→ **Task brief**
Take the listing below and print exactly the lines starting at the line containing "other: 2 / 0.0369" and ending at the line containing "last_frame_q[17] | 0.28 | 2 |", both ends included, and no others.

━━ Data extracts

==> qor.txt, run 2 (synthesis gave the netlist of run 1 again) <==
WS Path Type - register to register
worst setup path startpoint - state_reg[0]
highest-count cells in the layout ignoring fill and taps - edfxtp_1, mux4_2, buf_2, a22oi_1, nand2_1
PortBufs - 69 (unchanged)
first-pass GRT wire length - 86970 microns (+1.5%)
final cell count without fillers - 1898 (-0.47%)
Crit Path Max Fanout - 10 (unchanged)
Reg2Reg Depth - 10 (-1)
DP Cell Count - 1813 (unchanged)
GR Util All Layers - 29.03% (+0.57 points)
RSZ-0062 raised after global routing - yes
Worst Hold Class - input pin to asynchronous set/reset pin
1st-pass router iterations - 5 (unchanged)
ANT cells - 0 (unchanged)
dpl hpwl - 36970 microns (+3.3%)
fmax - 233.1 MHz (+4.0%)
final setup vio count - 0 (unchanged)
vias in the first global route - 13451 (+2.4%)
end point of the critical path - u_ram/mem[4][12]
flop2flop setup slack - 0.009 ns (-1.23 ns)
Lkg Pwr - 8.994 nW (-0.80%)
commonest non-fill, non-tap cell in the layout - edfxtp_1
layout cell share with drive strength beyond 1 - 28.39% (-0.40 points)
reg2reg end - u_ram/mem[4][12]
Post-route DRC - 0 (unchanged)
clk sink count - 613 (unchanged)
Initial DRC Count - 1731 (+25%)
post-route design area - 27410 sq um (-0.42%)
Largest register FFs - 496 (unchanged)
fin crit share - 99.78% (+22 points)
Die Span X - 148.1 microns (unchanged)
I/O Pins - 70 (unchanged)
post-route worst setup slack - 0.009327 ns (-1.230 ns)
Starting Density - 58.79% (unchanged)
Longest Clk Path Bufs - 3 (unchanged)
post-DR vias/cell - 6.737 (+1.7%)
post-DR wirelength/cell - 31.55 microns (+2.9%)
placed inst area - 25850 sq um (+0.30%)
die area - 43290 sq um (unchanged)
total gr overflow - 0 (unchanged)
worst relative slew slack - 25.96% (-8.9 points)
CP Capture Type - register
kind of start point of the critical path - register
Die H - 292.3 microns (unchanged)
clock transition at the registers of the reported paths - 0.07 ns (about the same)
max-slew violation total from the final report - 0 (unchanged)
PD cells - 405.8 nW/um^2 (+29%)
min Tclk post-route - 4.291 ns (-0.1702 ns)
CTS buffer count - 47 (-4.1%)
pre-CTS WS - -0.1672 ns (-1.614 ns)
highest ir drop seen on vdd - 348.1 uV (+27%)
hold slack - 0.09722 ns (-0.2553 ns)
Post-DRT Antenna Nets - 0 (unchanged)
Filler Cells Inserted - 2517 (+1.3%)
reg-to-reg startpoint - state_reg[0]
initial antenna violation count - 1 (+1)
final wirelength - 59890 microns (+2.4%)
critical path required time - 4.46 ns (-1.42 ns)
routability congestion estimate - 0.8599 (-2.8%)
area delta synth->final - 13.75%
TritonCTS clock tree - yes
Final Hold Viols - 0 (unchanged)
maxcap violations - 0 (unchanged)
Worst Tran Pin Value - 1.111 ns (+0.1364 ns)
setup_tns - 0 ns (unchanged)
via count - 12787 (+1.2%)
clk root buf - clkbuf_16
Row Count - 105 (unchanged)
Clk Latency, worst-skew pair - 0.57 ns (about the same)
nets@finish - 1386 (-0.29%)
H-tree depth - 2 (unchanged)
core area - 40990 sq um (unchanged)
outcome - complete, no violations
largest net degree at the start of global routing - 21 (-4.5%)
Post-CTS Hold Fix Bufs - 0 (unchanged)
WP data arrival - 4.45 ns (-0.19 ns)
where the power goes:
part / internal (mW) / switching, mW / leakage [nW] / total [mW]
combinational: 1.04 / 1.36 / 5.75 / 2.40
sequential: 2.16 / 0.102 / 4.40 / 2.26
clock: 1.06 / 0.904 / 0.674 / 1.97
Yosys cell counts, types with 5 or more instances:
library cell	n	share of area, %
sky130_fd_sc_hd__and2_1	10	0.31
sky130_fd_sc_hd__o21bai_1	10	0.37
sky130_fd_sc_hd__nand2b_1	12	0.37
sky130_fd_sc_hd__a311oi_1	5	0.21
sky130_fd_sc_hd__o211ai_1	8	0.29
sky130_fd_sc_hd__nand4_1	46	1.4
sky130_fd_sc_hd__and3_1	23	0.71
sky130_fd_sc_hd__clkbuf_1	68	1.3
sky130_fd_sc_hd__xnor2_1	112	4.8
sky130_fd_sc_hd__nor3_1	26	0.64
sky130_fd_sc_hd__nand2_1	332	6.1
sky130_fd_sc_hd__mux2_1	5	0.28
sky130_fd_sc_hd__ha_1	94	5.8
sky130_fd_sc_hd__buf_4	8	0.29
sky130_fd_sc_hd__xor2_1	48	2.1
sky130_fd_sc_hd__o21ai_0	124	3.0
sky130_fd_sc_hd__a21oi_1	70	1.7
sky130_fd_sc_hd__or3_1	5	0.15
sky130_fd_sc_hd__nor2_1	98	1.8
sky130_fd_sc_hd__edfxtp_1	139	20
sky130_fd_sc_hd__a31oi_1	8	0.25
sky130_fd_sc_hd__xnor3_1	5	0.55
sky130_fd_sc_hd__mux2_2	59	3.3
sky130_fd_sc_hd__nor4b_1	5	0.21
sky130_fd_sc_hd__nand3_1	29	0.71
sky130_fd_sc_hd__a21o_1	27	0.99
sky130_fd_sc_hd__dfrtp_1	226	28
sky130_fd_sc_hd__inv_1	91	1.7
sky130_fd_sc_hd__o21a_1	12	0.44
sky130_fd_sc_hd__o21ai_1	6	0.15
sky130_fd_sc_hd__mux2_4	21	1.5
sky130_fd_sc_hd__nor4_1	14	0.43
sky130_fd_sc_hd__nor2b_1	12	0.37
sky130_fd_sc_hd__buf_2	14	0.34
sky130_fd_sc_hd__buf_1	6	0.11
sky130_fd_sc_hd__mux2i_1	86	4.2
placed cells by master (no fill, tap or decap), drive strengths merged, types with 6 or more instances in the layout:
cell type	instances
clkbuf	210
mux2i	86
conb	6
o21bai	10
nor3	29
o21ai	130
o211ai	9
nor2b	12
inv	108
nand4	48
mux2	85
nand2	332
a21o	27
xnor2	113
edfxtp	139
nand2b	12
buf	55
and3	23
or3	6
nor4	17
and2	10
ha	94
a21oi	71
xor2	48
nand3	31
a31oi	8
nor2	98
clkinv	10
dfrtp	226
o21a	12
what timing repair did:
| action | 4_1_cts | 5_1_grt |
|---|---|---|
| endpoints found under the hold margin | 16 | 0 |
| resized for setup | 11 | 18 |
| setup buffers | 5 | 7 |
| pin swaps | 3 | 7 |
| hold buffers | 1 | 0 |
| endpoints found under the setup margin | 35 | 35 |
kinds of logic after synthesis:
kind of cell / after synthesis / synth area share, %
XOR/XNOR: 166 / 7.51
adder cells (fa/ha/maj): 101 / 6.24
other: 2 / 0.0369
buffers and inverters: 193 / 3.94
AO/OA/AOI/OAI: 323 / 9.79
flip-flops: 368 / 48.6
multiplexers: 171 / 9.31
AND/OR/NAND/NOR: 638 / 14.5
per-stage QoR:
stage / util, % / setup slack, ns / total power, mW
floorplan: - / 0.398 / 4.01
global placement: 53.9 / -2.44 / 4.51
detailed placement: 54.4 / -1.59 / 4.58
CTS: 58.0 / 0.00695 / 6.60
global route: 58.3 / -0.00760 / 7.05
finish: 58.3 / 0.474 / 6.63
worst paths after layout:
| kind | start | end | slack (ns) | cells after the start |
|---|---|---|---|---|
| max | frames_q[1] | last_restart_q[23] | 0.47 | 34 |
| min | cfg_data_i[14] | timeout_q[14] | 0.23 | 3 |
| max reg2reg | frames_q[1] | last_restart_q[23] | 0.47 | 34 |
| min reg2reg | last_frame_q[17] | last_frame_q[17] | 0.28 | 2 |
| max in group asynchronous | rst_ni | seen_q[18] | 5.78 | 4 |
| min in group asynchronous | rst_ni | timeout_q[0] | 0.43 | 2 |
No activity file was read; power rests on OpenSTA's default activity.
$ cat config.mk
export PLATFORM = sky130hd
export DESIGN_NAME = dhct_mac
export DESIGN_NICKNAME = d
export VERILOG_FILES = /design/src/design/dhct_mac.sv
export SDC_FILE = /design/constraint.sdc
export NUM_CORES = 1
export LEC_CHECK = 0
export BUFFER_PORTS_ARGS = -buffer_cell sky130_fd_sc_hd__buf_2
export CAP_MARGIN = 5
export CORE_ASPECT_RATIO = 0.8
export CORE_MARGIN = 8
export CORE_UTILIZATION = 25
export CTS_CLUSTER_SIZE = 40
export DETAILED_ROUTE_END_ITERATION = 8
export GPL_ROUTABILITY_DRIVEN = 0
export HOLD_SLACK_MARGIN = 0.08
export PLACE_DENSITY = 0.43
export SLEW_MARGIN = 20
export SYNTH_ARGS = -nofsm -noshare
export SYNTH_HDL_FRONTEND = slang
export SYNTH_SLANG_ARGS = --single-unit
$ cat constraint.sdc
create_clock -name clk -period 10.5 [get_ports clk]
set_input_delay 2.1 -clock clk [delete_from_list [all_inputs] [get_ports clk]]
set_output_delay 2.1 -clock clk [all_outputs]
set_load 0.01 [all_outputs]
$ cat src/design/dhct_mac.sv
module dhct_mac #(
  parameter int AW = 8
) (
  input  logic          clk,
  input  logic [AW-1:0] a,
  input  logic [AW-1:0] b,
  input  logic [AW-1:0] c,
  output logic [AW-1:0] res
);

  logic [2*AW-1:0] prod;

  // Only the low address bits of the product are ever needed, so the
  // multiply runs on address-wide operands.
  assign prod = a * b;

  // Registered multiply-add, shared by the hash and the probe advance.
  always_ff @(posedge clk) begin
    res <= prod[AW-1:0] + c;
  end

endmodule
==> src/sv/aeu_pkg.sv <==
// Shared types, codes and constants for the multi-turn encoder unwrap block.
// No dependencies; imported by every module of the block.
`timescale 1ns / 1ps

package aeu_pkg;

  // Sensor resolution and field widths
  localparam int unsigned RAW_W    = 12;
  localparam int unsigned CPR_W    = 13;
  localparam int unsigned NOISE_W  = 12;
  localparam int unsigned TOTAL_W  = 32;
  localparam int unsigned DELTA_W  = 14;
  localparam int unsigned CFG_IDX_W  = 2;
  localparam int unsigned CFG_DATA_W = 13;

  localparam logic [CPR_W-1:0]   CPR_DEFAULT   = 13'd4096;
  localparam logic [CPR_W-1:0]   WRAP_DEFAULT  = 13'd2048;
  localparam logic [NOISE_W-1:0] NOISE_DEFAULT = 12'd1;

  // Stream widths: tdata rounded up to whole bytes
  localparam int unsigned IN_DATA_W  = 48;  // raw_angle(12) + new_zero(32) + pad
  localparam int unsigned IN_USER_W  = 3;   // op(2) + read_ok(1)
  localparam int unsigned OUT_DATA_W = 64;  // total(32) + delta(14) + raw(12) + pad
  localparam int unsigned OUT_USER_W = 2;   // reading_ok + reference_valid

  // Operation codes
  typedef enum logic [1:0] {
    OP_UPDATE = 2'd0,
    OP_RESET  = 2'd1,
    OP_ZERO   = 2'd2,
    OP_NONE   = 2'd3
  } op_t;

  // Configuration register indexes
  typedef enum logic [CFG_IDX_W-1:0] {
    CFG_COUNTS_PER_REV  = 2'd0,
    CFG_WRAP_THRESHOLD  = 2'd1,
    CFG_NOISE_THRESHOLD = 2'd2,
    CFG_UNUSED          = 2'd3
  } cfg_idx_t;

  typedef struct packed {
    op_t                       op;
    logic [RAW_W-1:0]          raw_angle;
    logic                      read_ok;
    logic signed [TOTAL_W-1:0] new_zero;
  } item_t;

  typedef struct packed {
    logic signed [TOTAL_W-1:0] total_count;
    logic signed [DELTA_W-1:0] last_delta;
    logic                      reading_ok;
    logic                      reference_valid;
    logic [RAW_W-1:0]          latest_raw;
  } result_t;

endpackage
<file path="src/rtl/core/bltb_map.sv">
// Maps one pixel axis to a fetch coordinate, a filter fraction and an in-quad flag.
// Three register stages; uses bltb_pkg only through the caller's widths.
module bltb_map #(
  parameter int TEX_MAX_SIDE = 256,
  parameter int FRAC_BITS    = 8
) (
  input  logic                            clk,
  input  logic                            en,
  input  logic [11:0]                     pos,
  input  logic [23:0]                     org,
  input  logic [24:0]                     inv,
  input  logic [8:0]                      size,
  output logic                            in_quad,
  output logic [$clog2(TEX_MAX_SIDE)-1:0] fetch,
  output logic [FRAC_BITS-1:0]            frac
);
  localparam int CW = $clog2(TEX_MAX_SIDE);

  logic signed [25:0] p1;
  logic signed [51:0] u2;
  logic [8:0]  size_c;
  logic [8:0]  sz2;
  logic        low;
  logic        is_one;
  logic        sat;
  logic [31:0] u32;
  logic [41:0] t;
  logic        in_quad_next;
  logic [CW-1:0] fetch_next;
  logic [FRAC_BITS-1:0] frac_next;

  always_ff @(posedge clk) begin
    if (en) begin
      p1 <= $signed({5'd0, pos, 8'h00}) - $signed({{2{org[23]}}, org});
      u2 <= p1 * $signed({1'b0, inv});
      in_quad <= in_quad_next;
      fetch <= fetch_next;
      frac <= frac_next;
    end
  end

  always_comb begin
    if (size < 9'd2) begin
      size_c = 9'd2;
    end else if ({4'd0, size} > 13'(TEX_MAX_SIDE)) begin
      size_c = 9'(TEX_MAX_SIDE);
    end else begin
      size_c = size;
    end
    sz2    = size_c - 9'd2;
    low    = (u2[51:32] == 20'd0);
    is_one = (u2[51:32] == 20'd1) && (u2[31:0] == 32'd0);
    // A positive U above one clamps to one; a negative one clamps to zero.
    sat    = !u2[51] && !low;
    in_quad_next = low || is_one;
    u32 = low ? u2[31:0] : 32'd0;
    t = {10'd0, u32} * {33'd0, sz2} + 42'h0_8000_0000;
    if (sat) begin
      fetch_next = CW'(sz2);
      frac_next  = {1'b1, {(FRAC_BITS-1){1'b0}}};
    end else begin
      fetch_next = CW'(t[41:32]);
      frac_next  = t[31 -: FRAC_BITS];
    end
  end
endmodule

</file>
<file path="config.mk">
export PLATFORM = sky130hd
export DESIGN_NAME = bltb_map
export DESIGN_NICKNAME = d
export VERILOG_FILES = /design/src/rtl/core/bltb_map.sv
export SDC_FILE = /design/constraint.sdc
export NUM_CORES = 2
export LEC_CHECK = 0
export ABC_AREA = 0
export ABC_CLOCK_PERIOD_IN_PS = 13100
export BUFFER_PORTS_ARGS = -buffer_cell sky130_fd_sc_hd__buf_2
export CORE_AREA = 5 5 283 285
export DETAILED_ROUTE_END_ITERATION = 16
export DIE_AREA = 0 0 288 290
export SETUP_SLACK_MARGIN = 0.4
export SYNTH_ARGS = -nofsm -noshare
export SYNTH_HDL_FRONTEND = slang
export SYNTH_SLANG_ARGS = --single-unit
</file>
<file path="constraint.sdc">
create_clock -name clk -period 13.1 [get_ports clk]
set_input_delay 1.31 -clock clk [delete_from_list [all_inputs] [get_ports clk]]
set_output_delay 1.31 -clock clk [all_outputs]
set_load 0.02 [all_outputs]
</file>
# After elaboration in Yosys (flattened, before gate mapping)
# Cells that the tools add are included.
op_classes:
  n_addsub: 3
  n_mul: 2
  div: 0
  order_cmp: 2
  n_eq_ne: 1
  shifts: 0
  n_mux: 4
  n_bitwise: 0
  n_reduce_logical: 7
ops:
  columns: ["op", "n"]
  rows:
  - ["$mul 25x26->51", 1]
  - ["$add 40x32->40 const B", 1]
  - ["$mul 32x9->40", 1]
  - ["$logic_not 32->1", 1]
  - ["$mux 32", 1]
  - ["$sub 21x24->25", 1]
  - ["$eq 20x1->1 const B", 1]
  - ["$logic_not 20->1", 1]
  - ["$mux 9", 2]
  - ["$gt 9x9->1 const B", 1]
  - ["$lt 9x2->1 const B", 1]
  - ["$sub 9x2->9 const B", 1]
  - ["$mux 8", 1]
  - ["$logic_and 1x1->1", 2]
  - ["$logic_not 1->1", 2]
  - ["$logic_or 1x1->1", 1]
word_totals:
  reg_bits: 94
  latchBits: 0
  ram_bits: 0
  mem_bits_ro: 0
  output_inout_bits: 17
  elab_cells: 24
  memories: 0

# Logic depth before layout (Yosys ltp)
logic_depth:
  ltp_word: 7
  mapped_depth: 29
  depth_no_buf: 29

# Worst setup path before layout
# OpenSTA, ideal clock, no wires.
synth_timing:
  path_kind: "in2reg"
  start: "input port inv[16]"
  end: "register u2[47] (data pin)"
  arrival_time_ns: 7.682
  required_ns: 12.840
  slack_ns: 5.159
  stages: 26
  cell_sequence: "clkbuf_1 nand2_1 fa_1 inv_1 fa_1 fa_1 inv_1 fa_1 inv_1 fa_1 inv_1 fa_1 inv_1 fa_1 ha_1 clkbuf_1 nand3_1 or2_2 or4b_1 o31a_1 nand2_1 o221ai_2 o311ai_1 and3_1 nor3_1 xnor2_1"
synth_between:
  elab_chain_cells: 1
synth_lines:
  columns: ["item", "line", "rtl"]
  rows:
  - ["start, declared", "11", "input logic [24:0] inv,"]
  - ["$mul 25x26->51", "35", "u2 <= p1 * $signed({1'b0, inv});"]
  - ["end signal, assigned", "35", null]
  - ["end, declared", "20", "logic signed [51:0] u2;"]
# Every way passes these cells.
# A chain may end at the register's enable or synchronous reset.

# Final worst setup path
layout_timing:
  start: "input port size[2]"
  end: "register fetch[6] (data pin)"
layout_between:
  elab_chain_cells: 7
  word_cells_on_any_way: 8
layout_lines:
  columns: ["item", "line", "rtl"]
  rows:
  - ["start, declared", "12", "input logic [8:0] size,"]
  - ["$gt 9x9->1", "45", "end else if ({4'd0, size} > 13'(TEX_MAX_SIDE)) begin"]
  - ["$mux 9", "45", null]
  - ["$mux 9 (*)", "43", "if (size < 9'd2) begin"]
  - ["$sub 9x2->9 (*)", "50", "sz2 = size_c - 9'd2;"]
  - ["$mul 32x9->40", "57", "t = {10'd0, u32} * {33'd0, sz2} + 42'h0_8000_0000;"]
  - ["$add 40x32->40", "57", null]
  - ["$mux 8 (*)", "58", "if (sat) begin"]
  - ["named net fetch_next[6]", "29", "logic [CW-1:0] fetch_next;"]
  - ["end signal, assigned", "37", "fetch <= fetch_next;"]
  - ["end, declared", "14", "output logic [$clog2(TEX_MAX_SIDE)-1:0] fetch,"]
# Mark *: on every way through the listed nets, which the timed path passes. The rest lies on a longest branch.

==> impl_metrics.tcl <==
set metrics [dict create \
    cts_num_sinks 93 \
    grt_first_pass_wirelength_mm 139 \
    syn_avg_cell_area_um2 9.17 \
    min_period_ps 8730 \
    drt_iter0_markers 1163 \
    hold_path_class "flop to flop" \
    clkTransAtPathRegs_ps 90 \
    status "completed" \
    crit_type "primary input to flop" \
    worstPathRequired_ps 13240 \
    io_pins 89 \
    dpl.hpwl_mm 68.6 \
    drt-total-wl_mm 84.8 \
    finalSetupViolations 0 \
    cts_tree "yes" \
    maxSlewHeadroom 0.223 \
    post_cts_buffers 0 \
    via_per_inst 5.12 \
    cp-end-kind "flop" \
    die_w_um 288 \
    fin_tns_setup_ps 0 \
    std_cell_rows 102 \
    ys.flop_type "edfxtp_1" \
    root_buffer "clkbuf_16" \
    post-place-ws_ps 3970 \
    grt_max_degree 56 \
    via_count 23819 \
    nFillCells 7663 \
    fmax_mhz 115 \
    synth_edf_count 93 \
    hold_viol_final 0 \
    antenna_found_initial 9 \
    yosysSeqAreaShare 0.0847 \
    ys_types 64 \
    syn_inst 3595 \
    yosys_warnings 0 \
    layout_setup_ws_ps 4370 \
    dieArea_um2 83500 \
    dr.pass1.iters 5 \
    cts_resized 0 \
    grt-ovfl-total 0 \
    async_reset_ff_frac 0 \
    final_cell_mix "inv_1, fa_1, nand2_1" \
    drc 0 \
    clk_latency_ps 390 \
    first_global_vias 25819 \
    mostFrequentLayoutCell "inv_1" \
    start_util 0.428 \
    skew_ps 17.9 \
    nNetsFinal 4722 \
    syn_area_um2 33000 \
    die_y_um 290 \
    wl_per_cell_um 18.2 \
    cp-start-kind "primary input" \
    clockBufferDepth 2 \
    core_area_um2 77100 \
    tightestPinTransition_ps 1170 \
    fin_util 0.452 \
    area_delta_synth_final_pct 5.70 \
    ctsHoldBuffers 0 \
    crit_fanout 20 \
    routabilityCongestion 0.854 \
    drive_gt1_frac 0.0444 \
    ys_ff_latch 93 \
    rsz0062_at_grt "no" \
    portBuffers 88 \
    slew_violations 0 \
    critPathArrivalTime_ps 8870 \
    drv_cap 0 \
    cts_made_buffers 9 \
    grt.total_usage 0.209 \
    htree_levels 3 \
    ant_nets 0 \
    period_share 0.666 \
]
per-layer routing:
metal / share of wire / vias to the layer above / wire length, um / global-route usage
li1: - / 10787 / - / -
met1: 0.42 / 12298 / 36000 / 0.278
met2: 0.50 / 599 / 42200 / 0.356
met3: 0.054 / 131 / 4540 / 0.0355
met4: 0.025 / 4 / 2080 / 0.0520
met5: 0.00024 / - / 20 / 0
worst max-delay path, stage by stage:
cell and delay (ps):
buf_2 130, nor4_1 480, a21oi_1 130, nor2_1 280, inv_1 80, ha_1 270
xnor2_1 200, nor2_1 640, buf_4 400, and2_1 200, fa_1 390, inv_1 90
fa_1 410, fa_1 500, inv_1 50, fa_1 430, ha_1 280, ha_1 310
a21oi_1 150, o21ai_0 160, o211ai_1 210, nand4b_1 170, o22ai_1 370, o21ai_1 200
a221o_2 440, a221oi_1 330, xor2_1 170, o21ai_1 70
layout make-up:
| class | instances | area [um^2] | share of cell area |
|---|---|---|---|
| clock inverters | 7 | 72.6 | 0.00208 |
| inverters | 815 | 3060 | 0.0878 |
| clock buffers | 9 | 225 | 0.00646 |
| flip-flops and latches | 93 | 2790 | 0.0801 |
| multi-input cells | 2563 | 26700 | 0.767 |
| repair buffers | 119 | 676 | 0.0194 |
| well taps | 1040 | 1300 | 0.0373 |
| diodes | 5 | 12.5 | 0.000359 |
final timing paths:
| path | start | to | slack [ps] | cells after the start |
|---|---|---|---|---|
| setup / recovery | size[2] | fetch[6] | 4370 | 28 |
| hold / removal | u2[42] | in_quad | 890 | 3 |
| setup reg to reg | p1[2] | u2[48] | 4930 | 23 |
| hold reg to reg | u2[42] | in_quad | 890 | 3 |
cells by family after synthesis:
kind of cell / after synthesis / synth area share
adders and majority gates: 1049 / 0.565
DFF: 93 / 0.0847
other: 2 / 0.000228
muxes: 4 / 0.00125
xor gates and xnor gates: 84 / 0.0223
and+or+nand+nor: 1150 / 0.169
AOI/OAI and AO/OA: 245 / 0.0475
buffers and inverters: 968 / 0.110
stage by stage:
| stage | instances | instance area [um^2] | hold slack [ps] |
|---|---|---|---|
| after detailed placement | 4630 | 34500 | 853 |
| after global placement | 4630 | 34500 | 853 |
| final | 4651 | 34900 | 888 |
| after global routing | 4648 | 34900 | 895 |
| after floorplan | 3624 | 33100 | 601 |
| after CTS | 4646 | 34800 | 869 |
registers in the layout, indices dropped and copies added (netlist names):
signal   cells
fetch        8
u2          51
frac         8
p1          25
in_quad      1
cells in the mapped netlist (3+ instances only):
cell | number | area (um^2)
a211oi_1 | 10 | 75.1
o31a_1 | 3 | 26.3
o21bai_1 | 11 | 82.6
a31oi_1 | 8 | 50.1
a21boi_0 | 3 | 22.5
xnor2_1 | 48 | 420
edfxtp_1 | 93 | 2790
buf_1 | 4 | 15.0
and3_1 | 14 | 87.6
nand3b_1 | 6 | 45.0
or3_1 | 6 | 37.5
clkbuf_1 | 149 | 559
nor3_1 | 41 | 205
nand2b_1 | 33 | 206
nand4_1 | 14 | 87.6
a221oi_1 | 5 | 43.8
and4_1 | 4 | 35.0
a21oi_1 | 83 | 415
o21a_1 | 7 | 52.6
nor2_1 | 109 | 409
nand4b_1 | 3 | 26.3
mux2i_1 | 3 | 30.0
inv_1 | 815 | 3060
ha_1 | 314 | 3930
and2_1 | 319 | 2000
nand3_1 | 35 | 175
xor2_1 | 36 | 315
o211ai_1 | 10 | 75.1
or2_2 | 6 | 37.5
nor2b_1 | 12 | 75.1
nand2_1 | 526 | 1970
o21ai_0 | 44 | 220
nor4_1 | 15 | 93.8
a21o_1 | 32 | 240
o21ai_1 | 3 | 15.0
fa_1 | 735 | 14700
Power is not shown: default switching activity piles up to over one toggle a cycle in this logic, so the estimate is an artifact.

━━━━

→ **Solution below**
other: 2 / 0.0369
buffers and inverters: 193 / 3.94
AO/OA/AOI/OAI: 323 / 9.79
flip-flops: 368 / 48.6
multiplexers: 171 / 9.31
AND/OR/NAND/NOR: 638 / 14.5
per-stage QoR:
stage / util, % / setup slack, ns / total power, mW
floorplan: - / 0.398 / 4.01
global placement: 53.9 / -2.44 / 4.51
detailed placement: 54.4 / -1.59 / 4.58
CTS: 58.0 / 0.00695 / 6.60
global route: 58.3 / -0.00760 / 7.05
finish: 58.3 / 0.474 / 6.63
worst paths after layout:
| kind | start | end | slack (ns) | cells after the start |
|---|---|---|---|---|
| max | frames_q[1] | last_restart_q[23] | 0.47 | 34 |
| min | cfg_data_i[14] | timeout_q[14] | 0.23 | 3 |
| max reg2reg | frames_q[1] | last_restart_q[23] | 0.47 | 34 |
| min reg2reg | last_frame_q[17] | last_frame_q[17] | 0.28 | 2 |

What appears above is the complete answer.